2. Education: Many members are impressed with classes at YCL schools, but I don't think we are being effective with actually changing and developing ideas.  We need to set the context for our classes in the political life our club members have confronted, and explicitly show how what is taught should change our way of thinking about the political fights we are involved in.  It is so rare that youth in general get to have an organized political discussion that people are happy just to be able to express their opinion, but we need to do more in our classes to actually change each others' opinions.

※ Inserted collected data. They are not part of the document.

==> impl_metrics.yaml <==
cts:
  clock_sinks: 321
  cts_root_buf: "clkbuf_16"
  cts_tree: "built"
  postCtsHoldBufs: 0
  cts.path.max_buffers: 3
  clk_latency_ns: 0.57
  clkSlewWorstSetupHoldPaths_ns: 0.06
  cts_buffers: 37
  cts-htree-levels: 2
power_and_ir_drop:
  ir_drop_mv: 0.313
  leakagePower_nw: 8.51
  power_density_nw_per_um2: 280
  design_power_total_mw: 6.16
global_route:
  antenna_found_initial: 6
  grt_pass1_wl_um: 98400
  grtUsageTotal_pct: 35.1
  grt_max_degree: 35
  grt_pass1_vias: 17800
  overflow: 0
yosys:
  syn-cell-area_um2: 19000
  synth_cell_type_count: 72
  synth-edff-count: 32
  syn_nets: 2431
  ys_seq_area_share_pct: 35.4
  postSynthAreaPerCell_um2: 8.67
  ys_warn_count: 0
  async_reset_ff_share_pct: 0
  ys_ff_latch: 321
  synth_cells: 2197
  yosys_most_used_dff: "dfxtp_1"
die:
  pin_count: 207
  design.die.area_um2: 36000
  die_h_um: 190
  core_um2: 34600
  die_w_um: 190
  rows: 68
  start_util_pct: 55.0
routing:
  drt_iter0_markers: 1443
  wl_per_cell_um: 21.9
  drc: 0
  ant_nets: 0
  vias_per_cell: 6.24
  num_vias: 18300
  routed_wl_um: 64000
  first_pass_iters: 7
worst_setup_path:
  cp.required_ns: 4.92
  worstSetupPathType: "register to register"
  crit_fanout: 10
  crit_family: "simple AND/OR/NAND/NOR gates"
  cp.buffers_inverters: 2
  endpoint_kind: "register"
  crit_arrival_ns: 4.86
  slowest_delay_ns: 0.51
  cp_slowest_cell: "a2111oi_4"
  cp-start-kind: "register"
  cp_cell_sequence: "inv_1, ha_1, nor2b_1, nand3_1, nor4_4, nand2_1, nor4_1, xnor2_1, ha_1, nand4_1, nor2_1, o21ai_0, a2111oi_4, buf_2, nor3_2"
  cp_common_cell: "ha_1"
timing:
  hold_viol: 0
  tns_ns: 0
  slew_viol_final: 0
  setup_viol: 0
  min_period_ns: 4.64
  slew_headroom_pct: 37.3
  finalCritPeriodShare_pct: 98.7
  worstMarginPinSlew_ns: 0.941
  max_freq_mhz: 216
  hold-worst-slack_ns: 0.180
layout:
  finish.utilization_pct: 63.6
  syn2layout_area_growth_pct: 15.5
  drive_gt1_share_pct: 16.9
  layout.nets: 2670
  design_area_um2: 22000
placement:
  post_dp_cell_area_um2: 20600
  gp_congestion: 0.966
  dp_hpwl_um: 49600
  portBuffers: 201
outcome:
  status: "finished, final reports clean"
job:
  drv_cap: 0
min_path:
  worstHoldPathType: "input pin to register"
**src/snake_pkg.sv**
```systemverilog
`default_nettype none

package snake_pkg;

    // playfield size in tiles, the outer ring of tiles is the border
    localparam int grid_w = 16;
    localparam int grid_h = 12;

    typedef struct packed {
        logic [3:0] x;
        logic [3:0] y;
    } coord_t;

    // tile contents as stored per tile and sent to the display writer
    typedef enum logic [2:0] {
        tile_empty  = 3'd0,
        tile_border = 3'd1,
        tile_head   = 3'd2,
        tile_body   = 3'd3,
        tile_apple  = 3'd4
    } obj_code_t;

    typedef enum logic [1:0] {
        dir_right = 2'd0,
        dir_left  = 2'd1,
        dir_up    = 2'd2,
        dir_down  = 2'd3
    } dir_t;

    // one redraw request for a single tile
    typedef struct packed {
        coord_t    pos;
        obj_code_t code;
    } tile_update_t;

    // both the death check and the tile classification need the same edge test
    function automatic logic on_border(coord_t c);
        logic edge_x;
        logic edge_y;
        edge_x = (c.x == 4'd0) || (c.x == 4'(grid_w - 1));
        edge_y = (c.y == 4'd0) || (c.y == 4'(grid_h - 1));
        return edge_x || edge_y;
    endfunction

endpackage

`default_nettype wire
```
**src/snake_top.sv**
```systemverilog
`timescale 1ns/1ps
`default_nettype none

module snake_top
    import snake_pkg::*;
#(
    parameter int max_len = 16
) (
    input  logic         clk,
    input  logic         nrst,
    input  logic         enable,
    input  logic         step,
    input  dir_t         dir,
    input  coord_t       apple_pos,
    output logic         diff,
    output tile_update_t update,
    output logic         dead,
    output logic         ate,
    output logic [4:0]   length
);

    coord_t [max_len-1:0] segs;
    coord_t               cursor;
    logic                 is_border;
    logic                 is_head;
    logic                 is_body;
    logic                 is_apple;

    snake_body #(
        .max_len(max_len)
    ) u_body (
        .clk      (clk),
        .nrst     (nrst),
        .step     (step),
        .dir      (dir),
        .apple_pos(apple_pos),
        .segs     (segs),
        .length   (length),
        .dead     (dead),
        .ate      (ate)
    );

    cell_lookup #(
        .max_len(max_len)
    ) u_lookup (
        .cursor   (cursor),
        .segs     (segs),
        .length   (length),
        .apple_pos(apple_pos),
        .border   (is_border),
        .head     (is_head),
        .body     (is_body),
        .apple    (is_apple)
    );

    frame_tracker u_tracker (
        .clk   (clk),
        .nrst  (nrst),
        .enable(enable),
        .border(is_border),
        .head  (is_head),
        .body  (is_body),
        .apple (is_apple),
        .cursor(cursor),
        .diff  (diff),
        .update(update)
    );

endmodule

`default_nettype wire

```
**src/frame_tracker.sv**
```systemverilog
`timescale 1ns/1ps
`default_nettype none

module frame_tracker
    import snake_pkg::*;
(
    input  logic         clk,
    input  logic         nrst,
    input  logic         enable,
    input  logic         border,
    input  logic         head,
    input  logic         body,
    input  logic         apple,
    output coord_t       cursor,
    output logic         diff,
    output tile_update_t update
);

    localparam logic [3:0] last_x  = 4'(grid_w - 1);
    localparam logic [3:0] last_y  = 4'(grid_h - 1);
    localparam int         n_tiles = grid_w * grid_h;

    // last code reported for every tile, indexed row first
    obj_code_t tile_mem [grid_h][grid_w];

    obj_code_t new_code;
    obj_code_t old_code;
    logic      changed;
    coord_t    next_cursor;
    logic [7:0] visits_since;
    logic      reported;

    always_comb begin
        next_cursor = cursor;
        if (cursor.x == last_x) begin
            next_cursor.x = 4'd0;
            if (cursor.y == last_y) begin
                next_cursor.y = 4'd0;
            end else begin
                next_cursor.y = cursor.y + 4'd1;
            end
        end else begin
            next_cursor.x = cursor.x + 4'd1;
        end
    end

    // border wins over a dead head that ran into the wall
    always_comb begin
        if (border) begin
            new_code = tile_border;
        end else if (head) begin
            new_code = tile_head;
        end else if (body) begin
            new_code = tile_body;
        end else if (apple) begin
            new_code = tile_apple;
        end else begin
            new_code = tile_empty;
        end
    end

    assign old_code = tile_mem[cursor.y][cursor.x];
    assign changed  = enable && (new_code != old_code);

    always_ff @(posedge clk or negedge nrst) begin
        if (!nrst) begin
            cursor <= '0;
        end else if (enable) begin
            cursor <= next_cursor;
        end
    end

    always_ff @(posedge clk or negedge nrst) begin
        if (!nrst) begin
            for (int r = 0; r < grid_h; r++) begin
                for (int c = 0; c < grid_w; c++) begin
                    tile_mem[r][c] <= tile_empty;
                end
            end
        end else if (changed) begin
            tile_mem[cursor.y][cursor.x] <= new_code;
        end
    end

    // update keeps the last change so the writer can sample it late
    always_ff @(posedge clk or negedge nrst) begin
        if (!nrst) begin
            diff   <= 1'b0;
            update <= '0;
        end else begin
            diff <= changed;
            if (changed) begin
                update.pos  <= cursor;
                update.code <= new_code;
            end
        end
    end

    // cursor steps taken since the visit behind the last update
    always_ff @(posedge clk or negedge nrst) begin
        if (!nrst) begin
            visits_since <= '0;
            reported     <= 1'b0;
        end else if (changed) begin
            visits_since <= 8'd1;
            reported     <= 1'b1;
        end else if (enable && (visits_since != 8'hff)) begin
            visits_since <= visits_since + 8'd1;
        end
    end

    a_cursor_in_grid: assert property (
        @(posedge clk) disable iff (!nrst)
        (cursor.x <= last_x) && (cursor.y <= last_y)
    );

    // a tile may report again only after the cursor went once around the grid
    a_no_repeat_within_scan: assert property (
        @(posedge clk) disable iff (!nrst)
        changed && reported && (cursor == update.pos) |-> (visits_since >= 8'(n_tiles))
    );

endmodule

`default_nettype wire

```
**src/cell_lookup.sv**
```systemverilog
`timescale 1ns/1ps
`default_nettype none

module cell_lookup
    import snake_pkg::*;
#(
    parameter int max_len = 16
) (
    input  coord_t                 cursor,
    input  coord_t [max_len-1:0]   segs,
    input  logic   [4:0]           length,
    input  coord_t                 apple_pos,
    output logic                   border,
    output logic                   head,
    output logic                   body,
    output logic                   apple
);

    logic [max_len-1:0] seg_match;
    logic [max_len-1:0] seg_live;

    // a segment counts only while its index is below the current length
    always_comb begin
        for (int i = 0; i < max_len; i++) begin
            seg_match[i] = (cursor == segs[i]);
            seg_live[i]  = (5'(i) < length);
        end
    end

    assign border = on_border(cursor);
    assign head   = seg_match[0];
    assign apple  = (cursor == apple_pos);

    // segment 0 is the head and is left out of the body match
    always_comb begin
        body = 1'b0;
        for (int i = 1; i < max_len; i++) begin
            if (seg_match[i] && seg_live[i]) begin
                body = 1'b1;
            end
        end
    end

endmodule

`default_nettype wire

```
**src/snake_body.sv**
```systemverilog
`timescale 1ns/1ps
`default_nettype none

module snake_body
    import snake_pkg::*;
#(
    parameter int max_len = 16
) (
    input  logic                      clk,
    input  logic                      nrst,
    input  logic                      step,
    input  dir_t                      dir,
    input  coord_t                    apple_pos,
    output coord_t [max_len-1:0]      segs,
    output logic   [4:0]              length,
    output logic                      dead,
    output logic                      ate
);

    localparam logic [4:0] max_len_w = 5'(max_len);
    localparam logic [4:0] start_len = 5'd3;

    // start position, heading right along row 5
    localparam coord_t start_head = '{x: 4'd5, y: 4'd5};
    localparam coord_t start_mid  = '{x: 4'd4, y: 4'd5};
    localparam coord_t start_tail = '{x: 4'd3, y: 4'd5};

    coord_t next_head;
    logic   hit_self;
    logic   hit_wall;
    logic   eats;
    logic   move;

    assign move = step && !dead;

    always_comb begin
        next_head = segs[0];
        case (dir)
            dir_right: next_head.x = segs[0].x + 4'd1;
            dir_left:  next_head.x = segs[0].x - 4'd1;
            dir_up:    next_head.y = segs[0].y - 4'd1;
            dir_down:  next_head.y = segs[0].y + 4'd1;
            default:   next_head = segs[0];
        endcase
    end

    // the tail leaves its tile on this same step, so it is not counted
    always_comb begin
        hit_self = 1'b0;
        for (int i = 1; i < max_len; i++) begin
            if ((5'(i) < length - 5'd1) && (next_head == segs[i])) begin
                hit_self = 1'b1;
            end
        end
    end

    assign hit_wall = on_border(next_head);
    assign eats     = (next_head == apple_pos);

    // segments past length still shift but are ignored by the lookup
    always_ff @(posedge clk or negedge nrst) begin
        if (!nrst) begin
            for (int i = 0; i < max_len; i++) begin
                segs[i] <= start_tail;
            end
            segs[0] <= start_head;
            segs[1] <= start_mid;
        end else if (move) begin
            for (int i = max_len - 1; i > 0; i--) begin
                segs[i] <= segs[i-1];
            end
            segs[0] <= next_head;
        end
    end

    always_ff @(posedge clk or negedge nrst) begin
        if (!nrst) begin
            length <= start_len;
            dead   <= 1'b0;
            ate    <= 1'b0;
        end else begin
            ate <= move && eats;
            if (move && eats && (length < max_len_w)) begin
                length <= length + 5'd1;
            end
            if (move && (hit_wall || hit_self)) begin
                dead <= 1'b1;
            end
        end
    end

    a_length_range: assert property (
        @(posedge clk) disable iff (!nrst)
        (length >= start_len) && (length <= max_len_w)
    );

    // once dead the snake is frozen whatever the step input does
    a_frozen_when_dead: assert property (
        @(posedge clk) disable iff (!nrst)
        dead |=> $stable(segs)
    );

endmodule

`default_nettype wire

```
### config.mk
export PLATFORM = sky130hd
export DESIGN_NAME = encoder_interface
export DESIGN_NICKNAME = d
export VERILOG_FILES = /design/src/logic/encoder_pkg.sv /design/src/logic/stream_pkg.sv /design/src/logic/encoder_interface.sv /design/src/logic/encoder_control.sv /design/src/logic/speed_timer.sv /design/src/logic/angle_counter.sv /design/src/logic/quadrature_decoder.sv
export SDC_FILE = /design/constraint.sdc
export NUM_CORES = 1
export LEC_CHECK = 0
export ABC_AREA = 1
export BUFFER_PORTS_ARGS = -buffer_cell sky130_fd_sc_hd__buf_2
export CAP_MARGIN = 0
export CORE_MARGIN = 5
export CORE_UTILIZATION = 25
export DETAILED_ROUTE_END_ITERATION = 10
export GPL_ROUTABILITY_DRIVEN = 0
export GPL_TIMING_DRIVEN = 0
export HOLD_SLACK_MARGIN = 0.05
export PLACE_DENSITY = 0.41
export SYNTH_ARGS = -nofsm -noshare
export SYNTH_HDL_FRONTEND = slang
export SYNTH_SLANG_ARGS = --single-unit
### constraint.sdc
create_clock -name clock -period 3.2 [get_ports clock]
set_input_delay 0.16 -clock clock [delete_from_list [all_inputs] [get_ports clock]]
set_output_delay 0.16 -clock clock [all_outputs]
set_load 0.03 [all_outputs]
### src/logic/encoder_pkg.sv
// encoder-domain widths and types shared by the datapath and the control block
// angle_t and period_t are fixed at the default widths below
// a top level that overrides ANGLE_W or PERIOD_W must keep them equal to these
// enc_cfg_t is 32 bits and matches the register layout of the write port

package encoder_pkg;

    // default angle count width
    localparam int ANGLE_W = 16;

    // default width of the clocks-per-step measurement
    localparam int PERIOD_W = 24;

    // width of the routing code carried on each output beat
    localparam int DEST_W = 8;

    // shaft angle in encoder counts
    typedef logic [ANGLE_W-1:0] angle_t;

    // clocks between two steps
    // all ones means stopped or saturated
    typedef logic [PERIOD_W-1:0] period_t;

    // destination code on the output stream
    typedef logic [DEST_W-1:0] dest_t;

    // configuration held by the control block
    // max_count of zero selects the full 2^ANGLE_W range
    typedef struct packed {
        dest_t  angle_dest;
        dest_t  speed_dest;
        angle_t max_count;
    } enc_cfg_t;

endpackage
### src/logic/stream_pkg.sv
// bus-level types for the configuration write port and the output stream
// register space has no read-back
// address 3 is accepted and discarded

package stream_pkg;

    // data word on both the write port and the output stream
    localparam int WORD_W = 32;

    typedef logic [WORD_W-1:0] word_t;

    // register address
    typedef logic [1:0] reg_addr_t;

    // register map
    localparam reg_addr_t REG_ANGLE_DEST = 2'd0;
    localparam reg_addr_t REG_SPEED_DEST = 2'd1;
    localparam reg_addr_t REG_MAX_COUNT  = 2'd2;

    // one register write, 34 bits
    typedef struct packed {
        reg_addr_t addr;
        word_t     data;
    } reg_write_t;

    // one output beat, 40 bits
    typedef struct packed {
        encoder_pkg::dest_t dest;
        word_t              data;
    } stream_beat_t;

endpackage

3. Leadership: As a CC and provincial executive member I am foremost guilty of this: executives and committees need to always send their minutes or a summary of meetings down to the club level.  Each member should be clued in on what the provincial and central leadership is working on.  These document can tend to become public so even something short like what was discussed and decided should be routinely e-mailed out.

4. Member development: Capitalism develops unevenly and our members have uneven development, some are much more experienced and developed than others.  This can be intimidating for those who are in a political discussion with someone who is quicker with facts and ideas.  But it would be a mistake to make a “little kids table” to accomodate people who feel uncomfortable, we want to bring newer people in deeper and so they should hold their heads high and take their rightful place at the “big kids table”.  Yes it's intimidating, but if you can't take on your fellow YCLer in a political discussion what chance do you stand in taking on capitalism, or the boss at work?  We need to “big up” ourselves and get right in there with the people who can quote Lenin and Marx at the drop of our hat, quote from your own life experience or even Big Bird if that's where your politics are coming from for now.  We need more new people, but we also need them to
develop rapidly and bloom with a bang.


The Youth Charter is a Priority!, YCL Ontario Provincial Executive Committee

The Ontario Provincial Executive Committee strongly endorses the call for a “Youth Charter” and hopes that the 25th Central Convention will give a strong mandate to the incoming Central Committee to prioritize its drafting.

(We hope the incoming CC will also advocate adding a section on education during the drafting of a Charter, since this is missing in the discussion document).

The potential of such a document, written in collaboration with allies in broad people’s movements, is to unite and radicalize the demands of the youth and student movement.  The time is now for the League to advance this tactic, as preparations for the World Festival of Youth and Students will forge stronger links with allied organizations.  The Canadian Festival delegation could be a fantastic opportunity to start the process of promoting the idea leading to the drafting the document.

In Ontario, with the recent G20 demonstrations and police riot fresh in our minds, we see the Charter as a tactic that can unite often disjointed and under-organized movements.  The G20 inquiry movement has been fragmented with little coordination between legal defence movements (the MDC), civil liberty orgs (Amnesty, CCLA), Canadians Advocating Political Participation, the Toronto Mobilization Network, student organizations and Labour.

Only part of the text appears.